Summary and Conclusion
From the preceding discussion it is evident that the order involved in this case is sustained by substantial evidence in the record, considered as a whole, and is within the power of the Commission to make. The crux of the problem is the fact that the device under consideration is of no benefit in cases of enuresis caused by organic defects or diseases. The petitioners, and their lessees, by continually representing, over a course of years, that the device benefited “bed-wetting”, without qualification, deliberately conveyed the idea that it is effective in all cases of enuresis.
In the light of the discussion which precedes these are clearly unfair methods of competition and unfair and deceptive acts or practices in commerce which the Commission is commanded, by the Statute, to prevent.49
As already indicated (Part II, Subd. A), this result can be best effected by modifying the order of the Commission by inserting the word “caused” in the main clause of the order. To restore the order to the form in which it was recommended by the Examiner in the initial order, as the petitioners request us to do, would not achieve the desired result. That order, as already appears, would have commanded the petitioner to cease and desist from representing
“That the use of such device is of value in stopping bed-wetting or in correcting the bed-wetting habit in cases of enuresis involving organic defect or diseases.”
Because this order did not require a positive declaration that the device was of no assistance in cases of bed-wetting caused by organic defects, it would not achieve the result sought to be attained by the Commission, namely, to stop the representation by the petitioners that the device is a cure or is helpful in “bed-wetting”, without qualification, which to the public carries the thought that it is helpful in all cases of bed-wetting.

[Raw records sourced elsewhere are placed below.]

<file path="config.mk">
export PLATFORM = sky130hd
export DESIGN_NAME = init_reset_seq
export DESIGN_NICKNAME = d
export VERILOG_FILES = /design/src/rtl/init_reset_seq_pkg.sv /design/src/rtl/init_reset_seq_sync.sv /design/src/rtl/init_reset_seq_svd.sv /design/src/rtl/init_reset_seq_port.sv /design/src/rtl/init_reset_seq.sv
export SDC_FILE = /design/constraint.sdc
export NUM_CORES = 1
export LEC_CHECK = 0
export ABC_AREA = 1
export BUFFER_PORTS_ARGS = -buffer_cell sky130_fd_sc_hd__buf_2
export CAP_MARGIN = 20
export CORE_MARGIN = 2
export CORE_UTILIZATION = 35
export DETAILED_ROUTE_END_ITERATION = 12
export PLACE_DENSITY = 0.52
export SYNTH_ARGS = -nofsm -noshare
export SYNTH_HDL_FRONTEND = slang
export SYNTH_SLANG_ARGS = --single-unit
</file>
<file path="constraint.sdc">
create_clock -name clk_osc -period 1.85 [get_ports clk_osc]
set_input_delay 0.185 -clock clk_osc [delete_from_list [all_inputs] [get_ports clk_osc]]
set_output_delay 0.185 -clock clk_osc [all_outputs]
set_load 0.005 [all_outputs]
</file>
<file path="src/rtl/init_reset_seq_pkg.sv">
package init_reset_seq_pkg;
  typedef enum logic [1:0] {
    SEQ_HOLD = 2'd0,
    SEQ_WAIT = 2'd1,
    SEQ_RUN  = 2'd2
  } seq_state_t;

  localparam logic [1:0] LVL_BELOW0 = 2'd0;
  localparam logic [1:0] LVL_OK     = 2'd2;
endpackage

</file>
<file path="src/rtl/init_reset_seq_sync.sv">
module init_reset_seq_sync #(
  parameter int W = 1,
  parameter logic [W-1:0] RST_VAL = '0
) (
  input  logic         clk,
  input  logic         rst_n,
  input  logic [W-1:0] d,
  output logic [W-1:0] q
);
  logic [W-1:0] stage1_q, stage2_q;

  always_ff @(posedge clk or negedge rst_n) begin
    if (!rst_n) begin
      stage1_q <= RST_VAL;
      stage2_q <= RST_VAL;
    end else begin
      stage1_q <= d;
      stage2_q <= stage1_q;
    end
  end

  assign q = stage2_q;
endmodule

</file>
<file path="src/rtl/init_reset_seq_svd.sv">
module init_reset_seq_svd
  import init_reset_seq_pkg::*;
#(
  parameter int DROP_RUN = 4
) (
  input  logic       clk,
  input  logic       rst_n,
  input  logic       enable,
  input  logic       strobe,
  input  logic [1:0] code,
  output logic       fault
);
  localparam int CW = $clog2(DROP_RUN + 1);
  localparam logic [CW-1:0] RUN_FULL = CW'(DROP_RUN);
  localparam logic [CW-1:0] RUN_LAST = CW'(DROP_RUN - 1);

  logic [CW-1:0] run_q, run_d;
  logic          bad_q, bad_d;

  // Hysteresis: consecutive low samples set, a level-2 sample clears.
  always_comb begin
    run_d = run_q;
    bad_d = bad_q;
    if (strobe) begin
      if (code == LVL_BELOW0) begin
        if (run_q != RUN_FULL) run_d = run_q + 1'b1;
        if (run_q == RUN_LAST) bad_d = 1'b1;
      end else begin
        run_d = '0;
        if (code >= LVL_OK) bad_d = 1'b0;
      end
    end
  end

  // bad_q starts set so the first good sample is required at power-up.
  always_ff @(posedge clk or negedge rst_n) begin
    if (!rst_n) begin
      run_q <= '0;
      bad_q <= 1'b1;
    end else if (strobe) begin
      run_q <= run_d;
      bad_q <= bad_d;
    end
  end

  assign fault = enable & bad_q;
endmodule

</file>
<file path="src/rtl/init_reset_seq_port.sv">
module init_reset_seq_port #(
  parameter int NPIN      = 4,
  parameter int TICK_DIV  = 32768,
  parameter int PULSE_LEN = 64
) (
  input  logic            clk,
  input  logic            rst_n,
  input  logic [NPIN-1:0] pins,
  input  logic [NPIN-1:0] mask,
  input  logic            sleep,
  output logic            hold
);
  localparam int TW = $clog2(TICK_DIV);
  localparam int PW = $clog2(PULSE_LEN + 1);
  localparam logic [TW-1:0] TICK_LAST = TW'(TICK_DIV - 1);
  localparam logic [PW-1:0] PULSE_INIT = PW'(PULSE_LEN);

  logic [TW-1:0] div_q, div_d;
  logic [PW-1:0] pulse_q, pulse_d;
  logic          seen_q, seen_d, armed_q, armed_d;
  logic          tick, combo_low;

  assign combo_low = (mask != '0) && ((pins & mask) == '0);
  assign tick      = (div_q == TICK_LAST);

  always_comb begin
    div_d   = tick ? '0 : div_q + 1'b1;
    pulse_d = (pulse_q != '0) ? pulse_q - 1'b1 : pulse_q;
    seen_d  = seen_q;
    armed_d = armed_q;
    if (!combo_low) begin
      seen_d  = 1'b0;
      armed_d = 1'b1;
    end else if (tick && armed_q && !sleep) begin
      if (seen_q) begin
        pulse_d = PULSE_INIT;
        armed_d = 1'b0;
        seen_d  = 1'b0;
      end else begin
        seen_d = 1'b1;
      end
    end
  end

  always_ff @(posedge clk or negedge rst_n) begin
    if (!rst_n) begin
      div_q   <= '0;
      pulse_q <= '0;
      seen_q  <= 1'b0;
      armed_q <= 1'b1;
    end else begin
      div_q   <= div_d;
      pulse_q <= pulse_d;
      seen_q  <= seen_d;
      armed_q <= armed_d;
    end
  end

  assign hold = (pulse_q != '0) | (sleep & combo_low);
endmodule

</file>
<file path="src/rtl/init_reset_seq.sv">
module init_reset_seq
  import init_reset_seq_pkg::*;
#(
  parameter int NPIN      = 4,
  parameter int OSC_WAIT  = 8192,
  parameter int SVD_WAIT  = 248,
  parameter int DROP_RUN  = 4,
  parameter int TICK_DIV  = 32768,
  parameter int PULSE_LEN = 64
) (
  input  logic            clk_osc,
  input  logic            rst_pin_n,
  input  logic [NPIN-1:0] port_pins,
  input  logic [NPIN-1:0] port_mask,
  input  logic            sleep_mode,
  input  logic            svd_enable,
  input  logic [1:0]      svd_code,
  input  logic            svd_strobe,
  output logic            init_rst,
  output logic            cpu_start
);
  localparam int CW = $clog2(OSC_WAIT + SVD_WAIT + 1);
  localparam logic [CW-1:0] LAST_BASE = CW'(OSC_WAIT - 1);
  localparam logic [CW-1:0] LAST_SVD  = CW'(OSC_WAIT + SVD_WAIT - 1);

  logic            rst_n_sync;
  logic [NPIN-1:0] pins_s;
  logic [2:0]      svd_s;
  logic            svd_fault, port_hold, hold;
  seq_state_t      state_q, state_d;
  logic [CW-1:0]   cnt_q, cnt_d, wait_last;
  logic            start_q, start_d;

  // Reset pin: asserts at once, released after two clock edges.
  init_reset_seq_sync #(.W(1), .RST_VAL(1'b0)) u_rst_sync (
    .clk(clk_osc), .rst_n(rst_pin_n), .d(1'b1), .q(rst_n_sync));

  init_reset_seq_sync #(.W(NPIN), .RST_VAL({NPIN{1'b1}})) u_pin_sync (
    .clk(clk_osc), .rst_n(rst_n_sync), .d(port_pins), .q(pins_s));

  init_reset_seq_sync #(.W(3), .RST_VAL(3'b000)) u_svd_sync (
    .clk(clk_osc), .rst_n(rst_n_sync), .d({svd_strobe, svd_code}), .q(svd_s));

  init_reset_seq_svd #(.DROP_RUN(DROP_RUN)) u_svd (
    .clk(clk_osc), .rst_n(rst_n_sync), .enable(svd_enable),
    .strobe(svd_s[2]), .code(svd_s[1:0]), .fault(svd_fault));

  init_reset_seq_port #(.NPIN(NPIN), .TICK_DIV(TICK_DIV), .PULSE_LEN(PULSE_LEN)) u_port (
    .clk(clk_osc), .rst_n(rst_n_sync), .pins(pins_s), .mask(port_mask),
    .sleep(sleep_mode), .hold(port_hold));

  assign hold      = svd_fault | port_hold;
  assign wait_last = svd_enable ? LAST_SVD : LAST_BASE;

  always_comb begin
    state_d = state_q;
    cnt_d   = cnt_q;
    start_d = 1'b0;
    case (state_q)
      SEQ_HOLD: if (!hold) begin
        state_d = SEQ_WAIT;
        cnt_d   = '0;
      end
      SEQ_WAIT: begin
        if (hold) begin
          state_d = SEQ_HOLD;
        end else if (cnt_q == wait_last) begin
          state_d = SEQ_RUN;
          start_d = 1'b1;
        end else begin
          cnt_d = cnt_q + 1'b1;
        end
      end
      SEQ_RUN: if (hold) state_d = SEQ_HOLD;
      default: state_d = SEQ_HOLD;
    endcase
  end

  always_ff @(posedge clk_osc or negedge rst_n_sync) begin
    if (!rst_n_sync) begin
      state_q <= SEQ_HOLD;
      cnt_q   <= '0;
      start_q <= 1'b0;
    end else begin
      state_q <= state_d;
      start_q <= start_d;
      if (state_q != SEQ_RUN) cnt_q <= cnt_d;
    end
  end

  assign init_rst  = (state_q != SEQ_RUN);
  assign cpu_start = start_q;
endmodule

</file>
==> results of run 1 <==
-- routing by layer --
metal,share of wire (%),up-vias
li1,-,1251
met1,47,1101
met2,48,37
met3,3.0,10
met4,1.8,0
met5,0,-
-- critical path, cell delays in order, from the launching register on --
cell                        delay [ns]
sky130_fd_sc_hd__dfrtp_1          0.39
sky130_fd_sc_hd__inv_1            0.06
sky130_fd_sc_hd__ha_2             0.17
sky130_fd_sc_hd__nand2_2          0.08
sky130_fd_sc_hd__nor2_4           0.15
sky130_fd_sc_hd__nand2_4          0.09
sky130_fd_sc_hd__nor2_4           0.10
sky130_fd_sc_hd__nand2_2          0.08
sky130_fd_sc_hd__nor2_4           0.12
sky130_fd_sc_hd__buf_4            0.15
sky130_fd_sc_hd__clkbuf_16        0.14
sky130_fd_sc_hd__nand3_1          0.07
sky130_fd_sc_hd__nand2_1          0.08
-- area by class of cell --
cell class	instances	area, um2	area share [%]
repair buffers	36	292	7.91
clock inverters	5	75.1	2.04
clock buffers	11	131	3.56
flip-flops and latches	61	1540	41.8
well taps	108	135	3.66
multi-input cells	261	1330	36.2
inverters	48	180	4.89
-- registers in the layout (all words and copies together) (netlist names) --
name / flops
u_svd.run_q: 3
u_port.armed_q: 1
u_pin_sync.stage1_q: 4
u_svd_sync.stage1_q: 3
u_svd.bad_q: 1
cnt_q: 14
u_svd_sync.q: 3
u_port.pulse_q: 7
u_port.seen_q: 1
cpu_start: 1
u_rst_sync.q: 1
u_pin_sync.q: 4
state_q: 2
u_rst_sync.stage1_q: 1
u_port.div_q: 15
-- timing repair --
action,4_1_cts,5_1_grt
setup buffers,0,4
gates resized for setup,0,7
hold buffers,8,0
endpoints found under the hold margin,9,0
endpoints found under the setup margin,0,9
-- power by group through the flow --
stage	Sequential [mW]	Combinational, mW	Clock (mW)
after global placement	1.41	0.0746	0
after detailed placement	1.41	0.0757	0
after floorplan	1.41	0.0296	0
final	1.38	0.0871	1.26
after global routing	1.39	0.101	1.37
after CTS	1.39	0.0886	1.30
-- how the worst max path moves through the flow --
stage / end / start / cells after the start
after CTS: u_port.pulse_q[1] / u_port.div_q[0] / 8
after floorplan: cnt_q[0] / u_rst_sync.q / 0
after global routing: cnt_q[10] / u_port.pulse_q[1] / 12
after detailed placement: u_port.pulse_q[2] / u_port.div_q[0] / 8
final: cnt_q[11] / u_port.pulse_q[1] / 12
after global placement: u_port.pulse_q[5] / u_port.div_q[0] / 8
-- cells by family (layout without fill, tap and decap cells) --
group / after synthesis / in the layout
compound gates: 17 / 17
buf+inv: 53 / 100
simple gates: 221 / 222
fa+ha+maj: 6 / 6
flops: 61 / 61
other cells: 1 / 1
xor+xnor: 15 / 15
-- cell usage after synthesis (2+ instances only) --
cell,number
sky130_fd_sc_hd__dfrtp_1,51
sky130_fd_sc_hd__nand2_1,99
sky130_fd_sc_hd__nand2_4,2
sky130_fd_sc_hd__nor2_2,5
sky130_fd_sc_hd__nor2_1,57
sky130_fd_sc_hd__nor3_1,5
sky130_fd_sc_hd__xnor2_1,3
sky130_fd_sc_hd__buf_4,2
sky130_fd_sc_hd__inv_1,45
sky130_fd_sc_hd__nor2_4,5
sky130_fd_sc_hd__ha_1,6
sky130_fd_sc_hd__nand3_1,32
sky130_fd_sc_hd__o21ai_0,7
sky130_fd_sc_hd__xor2_1,12
sky130_fd_sc_hd__nand2_2,6
sky130_fd_sc_hd__o22ai_1,2
sky130_fd_sc_hd__inv_2,2
sky130_fd_sc_hd__dfstp_2,10
sky130_fd_sc_hd__nand4_1,8
sky130_fd_sc_hd__a21oi_1,4
-- stage by stage --
step	instances	setup TNS (ns)	instance area [um2]	hold WS [ns]	utilization, %
2_1_floorplan	374	0	3060	-0.111	-
3_3_place_gp	500	0	3300	-0.0302	38.5
3_5_place_dp	500	0	3300	-0.0222	38.5
4_1_cts	524	0	3590	0.149	41.8
5_1_grt	530	-0.0154	3690	0.148	42.9
6_report	530	0	3690	0.163	42.9
==> flow_summary.yaml, run 1 <==
timing:
  skew_ns: 0.00794
  timing.final.hold_violations: 0
  timing.final.max_slew_violations: 0
  max_clock_freq_mhz: 573
  final_critical_path_setup_slack_ns: 0.105
  finalCriticalPeriod_ns: 1.74
  worst_slew_margin_rel_pct: 64.3
  setup_repair_after_global_routing_missed_its_margin: "true"
  finalSetupViolations: 0
  finalCritPeriodShare_pct: 94.3
  worst_slew_pin_slew_ns: 0.536
floorplan:
  rows: 34
  io_pins: 17
  area_inside_the_core_boundary_mm2: 0.00859
  die_area_mm2: 0.00951
  die_height_um: 97.5
  floorplan.initialDensity_pct: 35.6
  die-width_um: 97.5
logic_synthesis:
  synth_simple_gate_area_share_pct: 32.4
  synthCells: 374
  synth-xor-area-share_pct: 4.29
  synth_compound_area_share_pct: 3.27
  synth_top_family_by_area: "simple AND/OR/NAND/NOR gates"
  yosysWarningCount: 0
  synth_fa_ha_area_share_pct: 2.45
  synthMuxAreaShare_pct: 0
  synth_area_mm2: 0.00306
  synth_edf_count: 0
  yosys_register_bits: 61
  ys_types: 31
  synth_ff_type: "sky130_fd_sc_hd__dfrtp_1"
  syn_avg_cell_area_um2: 8.19
  postSynthNetCount: 395
  synth-async-reset-ratio_pct: 100
  synth_area_leaders: "sky130_fd_sc_hd__dfrtp_1, sky130_fd_sc_hd__nand2_1, sky130_fd_sc_hd__dfstp_2"
  yosysTopAreaCellShare_pct: 41.7
  yosys.area.top_type: "sky130_fd_sc_hd__dfrtp_1"
  ys_seq_area_share_pct: 50.3
critical_path:
  worst_setup_path_end_kind: "register"
  criticalPathCategory: "reg -> reg"
  crit-reg2reg-launch: "u_port.pulse_q[1]"
  cp_data_arrival_time_ns: 2.02
  regToRegSetupSlack_ns: 0.11
  ff2ff_path_depth: 12
  critical_path.max_fanout: 6
  cp-start-kind: "register"
  ff_to_ff_end: "cnt_q[11]"
  worst_ep_required_time_ns: 2.13
place:
  place_worst_setup_slack_ns: 0.145
  dpl.hpwl_um: 4140
  placement.io_buffers: 16
  gp_routability_congestion: 0.829
power:
  p_comb_share_pct: 3.2
  clock_power_share_pct: 46.0
  p_sw_mw: 0.570
  net_switching_fraction_of_the_power_pct: 20.9
  internal_power_summed_over_all_cells_mw: 2.16
  vdd_drop_max_mv: 0.389
  pwr_density_cell_mw_per_mm2: 739
  power_frac_seq_pct: 50.8
  power.total_mw: 2.73
  p_leak_nw: 1.80
detailed_routing:
  via_count: 2399
  dr.pass1.iters: 4
  totalWireLength_um: 5930
  drt-wirelength-per-cell_um: 11.2
  detailedRoute.firstIterationViolations: 127
  drtAntennaViolNets: 0
  drc: 0
  drt-vias-per-instance: 4.53
clock_tree:
  path_clk_slew_ns: 0.07
  cts_num_sinks: 61
  max-clock-path-buffers: 2
  cts_tree: "done"
  htree_num_levels: 3
  clk_latency_ns: 0.34
  cts-buffers-inserted: 9
  clock_tree.root_cell: "sky130_fd_sc_hd__clkbuf_8"
status:
  status: "completed"
layout:
  filler_cell_count: 865
  final_nets: 438
  syn_to_final_growth_pct: 20.4
  top_library_cells_by_usage_in_the_layout_fill_and_taps_aside: "sky130_fd_sc_hd__nand2_1, sky130_fd_sc_hd__nor2_1, sky130_fd_sc_hd__dfrtp_1"
  drive_above_1_share_pct: 18.5
  most_frequent_standard_cell_in_the_layout_excluding_fill_and_tap_cells: "sky130_fd_sc_hd__nand2_1"
  number_of_antenna_repair_diodes: 0
global_routing:
  number_of_antenna_violations_at_the_first_check_in_global_routing: 0
  track_usage_pct: 13.5
  global_route.usage.met2_pct: 21.6
  grt_util_met3_pct: 4.82
  grt_max_degree: 24
  grt_use_met1_pct: 16.5
  globalRouteOverflowTotal: 0
  first_pass_grt_wire_length_um: 10300
  peak_usage_layer_in_the_global_routing_report: "met2"
  grt_pass1_vias: 2306
min_path:
  hold_path.class: "in -> async"
run:
  timing.max_cap.violations: 0
Note: power is estimated with default switching activity, not from simulation.
==> run 2, diff against run 1 <==
--- a/config.mk
+++ b/config.mk
@@ -14,4 +14,5 @@
 export PLACE_DENSITY = 0.52
 export SYNTH_ARGS = -nofsm -noshare
 export SYNTH_HDL_FRONTEND = slang
+export SYNTH_HIERARCHICAL = 1
 export SYNTH_SLANG_ARGS = --single-unit
==> run 2 against run 1 <==
Synthesized cell count is 5.6% lower. Area after synthesis is 0.94% lower. Hold slack worse by 0.026 ns. Largest cell class unchanged.
==> flow_summary.yaml, run 2 <==
logic_synthesis:
  yosys_register_bits: 61
  synth_edf_count: 0
  synth.most_common_cell: "sky130_fd_sc_hd__nand2_1"
  synth_area_mm2: 0.00303
  syn_avg_cell_area_um2: 8.59
  synth-async-reset-ratio_pct: 100
  synth_area_leaders: "sky130_fd_sc_hd__dfrtp_1, sky130_fd_sc_hd__nand2_1, sky130_fd_sc_hd__dfstp_2"
  ys_types: 37
  yosysWarningCount: 6
  synth_compound_area_share_pct: 6.64
  yosysTopAreaCellShare_pct: 42.1
  synth_simple_gate_area_share_pct: 30.2
  ys_seq_area_share_pct: 50.7
  synth-xor-area-share_pct: 2.31
  synth_top_family_by_area: "simple AND/OR/NAND/NOR gates"
  synthCells: 353
  synthTopCellsByCount: "sky130_fd_sc_hd__nand2_1, sky130_fd_sc_hd__dfrtp_1, sky130_fd_sc_hd__nor2_1"
  yosys.area.top_type: "sky130_fd_sc_hd__dfrtp_1"
  synthMuxAreaShare_pct: 0
  postSynthNetCount: 375
  synth_ff_type: "sky130_fd_sc_hd__dfrtp_1"
  synth_fa_ha_area_share_pct: 2.89
layout:
  filler_cell_count: 801
  most_frequent_standard_cell_in_the_layout_excluding_fill_and_tap_cells: "sky130_fd_sc_hd__nand2_1"
  regMostFlops: "u_port/div_q"
  final_nets: 418
  top_library_cells_by_usage_in_the_layout_fill_and_taps_aside: "sky130_fd_sc_hd__nand2_1, sky130_fd_sc_hd__dfrtp_1, sky130_fd_sc_hd__inv_1, sky130_fd_sc_hd__nor2_1, sky130_fd_sc_hd__nand3_1"
  number_of_antenna_repair_diodes: 0
  syn_to_final_growth_pct: 21.9
  drive_above_1_share_pct: 22.9
  largestRegisters: "u_port/div_q x15, cnt_q x14, u_port/pulse_q x7"
  final_cell_count_no_fill: 506
  number_of_flip_flops_in_the_largest_register: 15
timing:
  skew_ns: 0.0126
  final.hold.worst_slack_ns: 0.137
  timing.final.max_slew_violations: 0
  finalCritPeriodShare_pct: 92.7
  timing.final.hold_violations: 0
  finalCriticalPeriod_ns: 1.71
  max_clock_freq_mhz: 583
  finalSetupViolations: 0
  final.setup.tns_ns: 0
floorplan:
  die-width_um: 97.1
  die_area_mm2: 0.00943
  rows: 33
  io_pins: 17
  area_inside_the_core_boundary_mm2: 0.00830
  die_height_um: 97.1
  floorplan.initialDensity_pct: 36.5
critical_path:
  cp-start-kind: "register"
  worst_ep_required_time_ns: 2.06
  regToRegSetupSlack_ns: 0.14
  critical_path.max_fanout: 7
  ff2ff_path_depth: 12
  crit-reg2reg-launch: "u_port/pulse_q[0]"
  criticalPathCategory: "reg -> reg"
  ff_to_ff_end: "cnt_q[12]"
  cp_data_arrival_time_ns: 1.93
  worst_setup_path_end_kind: "register"
global_routing:
  grt_max_degree: 45
  number_of_antenna_violations_at_the_first_check_in_global_routing: 0
  peak_usage_layer_in_the_global_routing_report: "met2"
  grt_util_met3_pct: 4.46
  globalRouteOverflowTotal: 0
  grt_pass1_vias: 2297
  global_route.usage.met2_pct: 22.8
  grt_use_met1_pct: 16.7
  track_usage_pct: 13.7
  first_pass_grt_wire_length_um: 10400
detailed_routing:
  totalWireLength_um: 6060
  via_count: 2364
  drt-wirelength-per-cell_um: 12.0
  drt-vias-per-instance: 4.67
  dr.pass1.iters: 7
  detailedRoute.firstIterationViolations: 62
  drtAntennaViolNets: 0
  drc: 0
clock_tree:
  max-clock-path-buffers: 2
  clock_tree.root_cell: "sky130_fd_sc_hd__clkbuf_8"
  cts_tree: "done"
  htree_num_levels: 3
  path_clk_slew_ns: 0.08
  cts_num_sinks: 61
  clk_latency_ns: 0.34
  cts-buffers-inserted: 9
place:
  gp_routability_congestion: 0.794
  placement.io_buffers: 16
  dpl.hpwl_um: 4040
  dpl.cell_count: 477
run:
  timing.max_cap.violations: 0
power:
  p_leak_nw: 1.79
  pwr_density_cell_mw_per_mm2: 751
  vdd_drop_max_mv: 0.440
status:
  status: "completed"
min_path:
  hold_path.class: "in -> async"
==> run 2: cell count changes after synthesis, sizes merged, moves of 2 or more <==
cell    previous run  this run
nor2              67        51
nand3b             0         2
a21oi              4         7
nand2            107        91
xor2              12         5
a21o               0         3
or2                0         2
buf                5         3
o21ai              8        20
nand4              8        12
nand3             33        28
==> run 2: critical path: stages (launching register included) <==
cell and delay, ns:
sky130_fd_sc_hd__dfrtp_1 0.39, sky130_fd_sc_hd__inv_2 0.08, sky130_fd_sc_hd__ha_4 0.13, sky130_fd_sc_hd__nand4_1 0.17, sky130_fd_sc_hd__inv_2 0.10, sky130_fd_sc_hd__nand2_1 0.05, sky130_fd_sc_hd__nor2_1 0.08, sky130_fd_sc_hd__inv_1 0.07
sky130_fd_sc_hd__nor2_4 0.13, sky130_fd_sc_hd__nand2_4 0.10, sky130_fd_sc_hd__clkbuf_16 0.17, sky130_fd_sc_hd__nand2_1 0.05, sky130_fd_sc_hd__o21ai_0 0.07
==> run 2: routing by layer <==
metal,share of wire (%),vias up
li1,-,1205
met1,44,1124
met2,51,27
met3,3.2,8
met4,1.1,0
met5,0,-
==> run 2: what timing repair did <==
item | 4_1_cts | 5_1_grt
setup endpoints to repair | 0 | 14
gates resized for setup | 0 | 12
hold buffers | 8 | 0
endpoints found under the hold margin | 9 | 0
buffers inserted | 0 | 2
==> run 2: how the worst max path moves through the flow <==
stage | cells after the start | slack, ns | from | end
2_1_floorplan | 0 | 0.04 | u_rst_sync/q | cnt_q[0]
3_3_place_gp | 12 | 0.16 | u_port/pulse_q[1] | cnt_q[7]
3_5_place_dp | 12 | 0.1 | u_port/pulse_q[1] | cnt_q[10]
4_1_cts | 12 | 0.08 | u_port/pulse_q[1] | cnt_q[10]
5_1_grt | 12 | -0.004 | u_port/pulse_q[0] | cnt_q[12]
6_report | 12 | 0.14 | u_port/pulse_q[0] | cnt_q[12]
==> run 2: power breakdown <==
| part | internal [mW] | switching, mW |
|---|---|---|
| clock | 0.765 | 0.552 |
| sequential | 1.36 | 0.0172 |
| combinational | 0.0381 | 0.0447 |
==> run 2: layout make-up <==
type	count	area [um2]	area share (%)
timing repair buffer	36	314	8.49
tap	105	131	3.55
clock buffer	9	124	3.35
inverter	48	180	4.87
sequential	61	1540	41.6
clock inverter	7	98.8	2.67
multi-input combinational	240	1310	35.4
==> run 2: kinds of logic (layout without fill, tap and decap cells) <==
family / after synthesis / after routing
AND/OR/NAND/NOR: 191 / 191
flip-flops: 61 / 61
buffers and inverters: 52 / 100
AO/OA/AOI/OAI: 33 / 33
XOR/XNOR: 8 / 8
adder cells (fa/ha/maj): 7 / 7
other: 1 / 1
==> run 2: through the flow <==
step / power (mW) / util [%] / area, um2 / setup slack [ns]
global route: 2.91 / 44.6 / 3700 / -0.00449
global placement: 1.47 / 39.6 / 3290 / 0.160
floorplan: 1.43 / - / 3030 / 0.0433
finish: 2.78 / 44.6 / 3700 / 0.136
detailed placement: 1.48 / 39.6 / 3290 / 0.0996
CTS: 2.82 / 43.3 / 3590 / 0.0766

In seeking to achieve fair competition in commerce by preventing unfair methods of competition and unfair or deceptive practices, a negative statement that a device does not achieve results in certain cases may be as effective as the command “Thou shalt not” is in morals. But we are dealing here with more than a negative statement. What is proposed in the order of the Commission, as modified, is to compel the petitioners to state, clearly and unequivocally, that the device does not achieve results in cases caused by organic defects or disease. This is a strong cautionary warning to the unwary, which would
“forbid no activities except those which if continued would directly aid in perpetuating the same old unlawful practices.” 50
The final order of the Commission to cease and desist, dated October 2, 1959, under review, will be modified to read as follows:
“It Is Ordered that respondents Maurice J. Feil and Leo A. Loeb, individually and as copartners trading as The Enurtone Company, or trading under any other name or names, and their respective agents, representatives, employees and lessees, directly or through any corporate or other device in connection with the offering for sale, sale, leas*902ing or distribution of a device known as ‘Enurtone’, or any other device which functions in substantially the same manner in commerce, as ‘commerce’ is defined in the Federal Trade Commission Act, do forthwith cease and desist from representing, directly or indirectly: “That the use of said device is of value in stopping bed-wetting or correcting the bed-wetting habit, unless expressly limited in a clear and conspicuous manner to cases of bed-wetting not caused by organic defects or diseases.”
As so modified the Order is affirmed and ordered enforced.